Activity => Which lines of the entries contain the string "constraint"? Copy each of them.

==== Data supplied ====

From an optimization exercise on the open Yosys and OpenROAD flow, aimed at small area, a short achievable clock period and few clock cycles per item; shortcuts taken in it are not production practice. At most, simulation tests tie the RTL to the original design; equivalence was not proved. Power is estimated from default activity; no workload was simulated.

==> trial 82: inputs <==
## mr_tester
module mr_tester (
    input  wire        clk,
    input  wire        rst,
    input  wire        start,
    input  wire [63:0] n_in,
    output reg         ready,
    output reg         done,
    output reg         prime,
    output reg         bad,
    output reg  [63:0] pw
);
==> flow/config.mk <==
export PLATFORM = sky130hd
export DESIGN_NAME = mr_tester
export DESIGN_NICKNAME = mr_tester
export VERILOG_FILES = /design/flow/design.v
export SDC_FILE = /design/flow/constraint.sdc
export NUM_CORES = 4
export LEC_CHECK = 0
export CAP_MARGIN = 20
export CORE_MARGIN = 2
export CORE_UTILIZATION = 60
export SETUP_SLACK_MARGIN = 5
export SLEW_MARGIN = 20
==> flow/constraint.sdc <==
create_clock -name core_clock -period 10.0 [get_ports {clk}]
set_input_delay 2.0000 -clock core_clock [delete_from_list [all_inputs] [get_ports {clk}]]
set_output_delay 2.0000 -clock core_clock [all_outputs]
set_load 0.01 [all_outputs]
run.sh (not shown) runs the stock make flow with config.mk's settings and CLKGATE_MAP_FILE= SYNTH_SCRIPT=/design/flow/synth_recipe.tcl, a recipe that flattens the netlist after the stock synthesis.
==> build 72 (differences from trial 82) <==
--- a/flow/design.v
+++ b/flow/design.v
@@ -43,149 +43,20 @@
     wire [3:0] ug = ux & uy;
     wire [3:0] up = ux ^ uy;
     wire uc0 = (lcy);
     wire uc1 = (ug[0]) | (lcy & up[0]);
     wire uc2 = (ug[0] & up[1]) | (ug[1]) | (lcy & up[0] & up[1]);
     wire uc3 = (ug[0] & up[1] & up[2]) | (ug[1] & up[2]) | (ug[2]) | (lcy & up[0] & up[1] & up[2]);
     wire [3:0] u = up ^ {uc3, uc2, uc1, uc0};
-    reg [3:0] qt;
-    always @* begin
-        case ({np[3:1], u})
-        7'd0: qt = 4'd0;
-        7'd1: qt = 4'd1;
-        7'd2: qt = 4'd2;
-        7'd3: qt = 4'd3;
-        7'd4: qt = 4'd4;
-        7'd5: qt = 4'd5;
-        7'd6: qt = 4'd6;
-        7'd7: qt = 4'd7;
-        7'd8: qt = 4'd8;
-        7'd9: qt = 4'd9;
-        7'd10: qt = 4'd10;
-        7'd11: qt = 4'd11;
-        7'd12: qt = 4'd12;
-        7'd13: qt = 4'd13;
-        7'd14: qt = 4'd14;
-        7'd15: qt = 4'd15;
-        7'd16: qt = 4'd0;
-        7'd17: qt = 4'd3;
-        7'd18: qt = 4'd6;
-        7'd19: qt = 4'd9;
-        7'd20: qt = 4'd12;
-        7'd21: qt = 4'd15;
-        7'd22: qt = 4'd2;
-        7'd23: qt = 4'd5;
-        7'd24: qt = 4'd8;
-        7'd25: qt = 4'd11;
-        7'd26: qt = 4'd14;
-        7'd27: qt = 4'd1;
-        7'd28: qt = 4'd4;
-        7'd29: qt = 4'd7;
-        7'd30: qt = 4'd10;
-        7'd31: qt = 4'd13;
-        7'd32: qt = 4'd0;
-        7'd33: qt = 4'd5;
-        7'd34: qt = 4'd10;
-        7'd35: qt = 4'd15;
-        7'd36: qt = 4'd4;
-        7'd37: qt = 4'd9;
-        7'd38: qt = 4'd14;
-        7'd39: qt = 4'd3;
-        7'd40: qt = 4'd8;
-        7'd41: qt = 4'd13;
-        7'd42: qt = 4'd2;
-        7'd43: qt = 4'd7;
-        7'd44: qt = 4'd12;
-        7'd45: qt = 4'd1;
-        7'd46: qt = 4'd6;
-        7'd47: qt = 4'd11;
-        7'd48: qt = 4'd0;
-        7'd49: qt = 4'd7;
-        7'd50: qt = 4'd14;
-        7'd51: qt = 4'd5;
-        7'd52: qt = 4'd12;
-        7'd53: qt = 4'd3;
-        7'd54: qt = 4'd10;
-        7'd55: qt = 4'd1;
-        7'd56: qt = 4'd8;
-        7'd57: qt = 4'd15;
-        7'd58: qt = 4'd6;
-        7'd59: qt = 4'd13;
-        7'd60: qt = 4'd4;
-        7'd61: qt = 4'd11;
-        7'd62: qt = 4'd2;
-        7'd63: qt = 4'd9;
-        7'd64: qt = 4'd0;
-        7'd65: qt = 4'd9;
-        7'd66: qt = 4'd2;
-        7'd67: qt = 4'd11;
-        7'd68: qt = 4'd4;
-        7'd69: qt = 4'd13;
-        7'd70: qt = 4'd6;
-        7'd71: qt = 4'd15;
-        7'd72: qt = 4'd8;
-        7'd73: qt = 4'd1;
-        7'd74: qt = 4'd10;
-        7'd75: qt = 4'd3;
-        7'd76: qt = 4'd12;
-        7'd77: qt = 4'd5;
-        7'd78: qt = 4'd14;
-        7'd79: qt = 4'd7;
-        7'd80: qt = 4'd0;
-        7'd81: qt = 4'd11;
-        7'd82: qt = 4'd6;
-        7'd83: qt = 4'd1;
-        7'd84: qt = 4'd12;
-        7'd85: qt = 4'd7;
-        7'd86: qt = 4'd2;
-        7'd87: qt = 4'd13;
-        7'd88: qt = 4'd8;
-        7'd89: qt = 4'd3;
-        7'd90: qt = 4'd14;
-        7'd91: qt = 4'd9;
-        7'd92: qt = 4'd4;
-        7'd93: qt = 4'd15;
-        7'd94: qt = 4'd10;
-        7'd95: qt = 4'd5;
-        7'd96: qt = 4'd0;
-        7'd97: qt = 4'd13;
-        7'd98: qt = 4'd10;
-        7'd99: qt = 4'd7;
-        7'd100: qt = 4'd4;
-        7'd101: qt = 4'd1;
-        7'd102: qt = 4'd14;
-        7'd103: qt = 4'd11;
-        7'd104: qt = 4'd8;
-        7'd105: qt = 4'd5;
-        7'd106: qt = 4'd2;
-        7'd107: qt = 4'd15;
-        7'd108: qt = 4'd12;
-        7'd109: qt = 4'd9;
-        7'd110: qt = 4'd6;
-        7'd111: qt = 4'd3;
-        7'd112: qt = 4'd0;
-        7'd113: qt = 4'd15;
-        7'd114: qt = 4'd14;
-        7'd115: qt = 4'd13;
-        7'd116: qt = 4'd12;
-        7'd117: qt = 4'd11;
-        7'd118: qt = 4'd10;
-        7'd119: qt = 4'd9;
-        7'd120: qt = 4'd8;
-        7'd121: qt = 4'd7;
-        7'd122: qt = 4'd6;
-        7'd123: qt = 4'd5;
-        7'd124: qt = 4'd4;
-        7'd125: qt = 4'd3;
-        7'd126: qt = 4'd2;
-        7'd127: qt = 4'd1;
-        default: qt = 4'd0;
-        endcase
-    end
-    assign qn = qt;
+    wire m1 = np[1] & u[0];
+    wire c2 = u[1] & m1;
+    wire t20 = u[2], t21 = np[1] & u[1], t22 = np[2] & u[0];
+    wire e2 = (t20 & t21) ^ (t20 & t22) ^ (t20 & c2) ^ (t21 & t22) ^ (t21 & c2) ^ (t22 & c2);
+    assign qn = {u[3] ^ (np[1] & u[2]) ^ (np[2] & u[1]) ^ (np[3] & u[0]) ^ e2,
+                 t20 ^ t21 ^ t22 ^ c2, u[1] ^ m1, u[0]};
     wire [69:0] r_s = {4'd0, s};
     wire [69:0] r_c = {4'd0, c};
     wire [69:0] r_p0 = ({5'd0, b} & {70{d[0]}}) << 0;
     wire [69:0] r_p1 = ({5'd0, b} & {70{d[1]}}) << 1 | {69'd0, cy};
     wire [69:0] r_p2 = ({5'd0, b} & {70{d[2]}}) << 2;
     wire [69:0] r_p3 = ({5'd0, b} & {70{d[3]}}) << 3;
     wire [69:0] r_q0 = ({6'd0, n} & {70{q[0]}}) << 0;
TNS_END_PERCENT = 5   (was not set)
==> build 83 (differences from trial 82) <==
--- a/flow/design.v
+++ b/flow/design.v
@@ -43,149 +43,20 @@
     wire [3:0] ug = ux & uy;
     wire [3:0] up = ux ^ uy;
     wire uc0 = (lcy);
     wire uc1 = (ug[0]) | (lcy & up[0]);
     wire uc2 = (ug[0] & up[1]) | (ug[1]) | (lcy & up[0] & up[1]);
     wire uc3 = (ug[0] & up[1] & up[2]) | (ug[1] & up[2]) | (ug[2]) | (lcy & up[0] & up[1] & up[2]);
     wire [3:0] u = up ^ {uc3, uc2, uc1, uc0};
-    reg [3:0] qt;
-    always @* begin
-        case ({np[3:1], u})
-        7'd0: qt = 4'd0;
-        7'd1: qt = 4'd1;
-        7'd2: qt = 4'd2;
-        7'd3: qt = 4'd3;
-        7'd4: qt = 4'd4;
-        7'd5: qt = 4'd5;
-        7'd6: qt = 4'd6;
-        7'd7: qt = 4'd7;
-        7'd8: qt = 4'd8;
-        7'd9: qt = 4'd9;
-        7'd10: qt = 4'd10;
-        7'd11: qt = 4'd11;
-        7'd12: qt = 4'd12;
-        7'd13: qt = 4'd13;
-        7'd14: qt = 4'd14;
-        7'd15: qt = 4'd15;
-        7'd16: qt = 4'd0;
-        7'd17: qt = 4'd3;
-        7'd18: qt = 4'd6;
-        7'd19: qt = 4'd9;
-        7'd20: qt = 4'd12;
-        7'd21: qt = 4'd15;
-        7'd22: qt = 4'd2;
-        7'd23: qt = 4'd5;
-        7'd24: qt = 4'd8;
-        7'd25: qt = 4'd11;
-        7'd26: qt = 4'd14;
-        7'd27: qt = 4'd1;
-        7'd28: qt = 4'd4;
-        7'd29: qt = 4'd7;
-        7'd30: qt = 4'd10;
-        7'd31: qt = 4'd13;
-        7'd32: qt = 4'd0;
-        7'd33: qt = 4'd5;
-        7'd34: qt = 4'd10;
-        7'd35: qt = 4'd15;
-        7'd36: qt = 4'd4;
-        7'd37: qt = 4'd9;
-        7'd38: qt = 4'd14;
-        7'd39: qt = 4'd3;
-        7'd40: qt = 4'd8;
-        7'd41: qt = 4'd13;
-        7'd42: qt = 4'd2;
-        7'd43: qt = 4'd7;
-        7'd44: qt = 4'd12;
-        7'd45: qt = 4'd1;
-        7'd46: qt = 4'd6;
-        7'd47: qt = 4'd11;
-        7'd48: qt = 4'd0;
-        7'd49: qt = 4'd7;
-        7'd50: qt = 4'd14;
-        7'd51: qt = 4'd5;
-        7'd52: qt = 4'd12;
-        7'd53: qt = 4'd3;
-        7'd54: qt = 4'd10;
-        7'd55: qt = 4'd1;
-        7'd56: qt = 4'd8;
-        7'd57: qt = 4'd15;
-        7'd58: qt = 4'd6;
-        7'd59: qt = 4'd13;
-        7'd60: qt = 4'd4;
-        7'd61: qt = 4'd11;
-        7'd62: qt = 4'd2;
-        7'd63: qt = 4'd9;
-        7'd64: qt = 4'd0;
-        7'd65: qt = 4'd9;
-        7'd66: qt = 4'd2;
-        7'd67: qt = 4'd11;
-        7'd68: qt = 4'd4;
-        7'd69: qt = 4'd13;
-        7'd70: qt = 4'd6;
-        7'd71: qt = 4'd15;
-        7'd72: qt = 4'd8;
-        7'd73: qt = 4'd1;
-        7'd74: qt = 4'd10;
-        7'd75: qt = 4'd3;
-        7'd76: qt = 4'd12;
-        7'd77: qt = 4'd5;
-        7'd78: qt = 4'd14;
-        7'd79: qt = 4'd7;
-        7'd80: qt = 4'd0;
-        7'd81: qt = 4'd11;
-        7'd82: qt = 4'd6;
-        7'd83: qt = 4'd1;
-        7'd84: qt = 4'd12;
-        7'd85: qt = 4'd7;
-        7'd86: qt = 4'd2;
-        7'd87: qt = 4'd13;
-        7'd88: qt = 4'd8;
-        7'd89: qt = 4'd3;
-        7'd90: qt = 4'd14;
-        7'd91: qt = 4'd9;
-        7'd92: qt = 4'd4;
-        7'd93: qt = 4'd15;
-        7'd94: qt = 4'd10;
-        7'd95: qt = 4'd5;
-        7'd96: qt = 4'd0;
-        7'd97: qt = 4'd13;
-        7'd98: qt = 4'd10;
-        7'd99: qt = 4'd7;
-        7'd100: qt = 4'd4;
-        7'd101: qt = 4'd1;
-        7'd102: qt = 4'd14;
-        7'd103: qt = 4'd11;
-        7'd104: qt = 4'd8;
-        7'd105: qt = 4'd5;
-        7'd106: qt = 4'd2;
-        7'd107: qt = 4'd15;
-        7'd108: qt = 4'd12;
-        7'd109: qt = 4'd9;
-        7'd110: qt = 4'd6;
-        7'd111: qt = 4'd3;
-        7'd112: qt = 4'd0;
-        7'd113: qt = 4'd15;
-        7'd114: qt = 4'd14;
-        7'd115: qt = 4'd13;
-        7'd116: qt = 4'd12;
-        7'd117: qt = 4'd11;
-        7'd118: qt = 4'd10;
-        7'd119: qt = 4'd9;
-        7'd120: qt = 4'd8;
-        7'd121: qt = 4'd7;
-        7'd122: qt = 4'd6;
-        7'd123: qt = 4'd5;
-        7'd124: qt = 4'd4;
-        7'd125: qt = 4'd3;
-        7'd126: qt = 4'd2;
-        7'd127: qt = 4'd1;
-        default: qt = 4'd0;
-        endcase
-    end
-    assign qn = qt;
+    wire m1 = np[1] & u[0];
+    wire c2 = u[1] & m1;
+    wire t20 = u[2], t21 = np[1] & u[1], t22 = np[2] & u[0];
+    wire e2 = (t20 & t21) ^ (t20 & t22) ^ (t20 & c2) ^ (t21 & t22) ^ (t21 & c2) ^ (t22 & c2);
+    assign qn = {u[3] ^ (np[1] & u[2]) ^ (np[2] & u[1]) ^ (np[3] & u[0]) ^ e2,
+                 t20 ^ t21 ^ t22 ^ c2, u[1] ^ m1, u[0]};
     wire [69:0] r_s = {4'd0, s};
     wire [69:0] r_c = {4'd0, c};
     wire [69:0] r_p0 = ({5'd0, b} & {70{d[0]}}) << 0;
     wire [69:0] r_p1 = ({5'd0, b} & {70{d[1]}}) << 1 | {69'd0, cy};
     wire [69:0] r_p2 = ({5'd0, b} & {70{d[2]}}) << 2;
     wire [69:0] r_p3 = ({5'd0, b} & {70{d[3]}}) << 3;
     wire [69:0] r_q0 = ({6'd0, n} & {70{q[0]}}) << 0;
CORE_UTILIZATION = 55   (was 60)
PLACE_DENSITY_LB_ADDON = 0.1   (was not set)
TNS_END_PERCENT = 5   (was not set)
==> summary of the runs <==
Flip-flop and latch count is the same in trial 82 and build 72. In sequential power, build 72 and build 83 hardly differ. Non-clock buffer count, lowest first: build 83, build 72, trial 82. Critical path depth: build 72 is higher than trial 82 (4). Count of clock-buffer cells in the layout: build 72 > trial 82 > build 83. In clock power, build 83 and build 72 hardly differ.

====

Task output =>
export SDC_FILE = /design/flow/constraint.sdc
==> flow/constraint.sdc <==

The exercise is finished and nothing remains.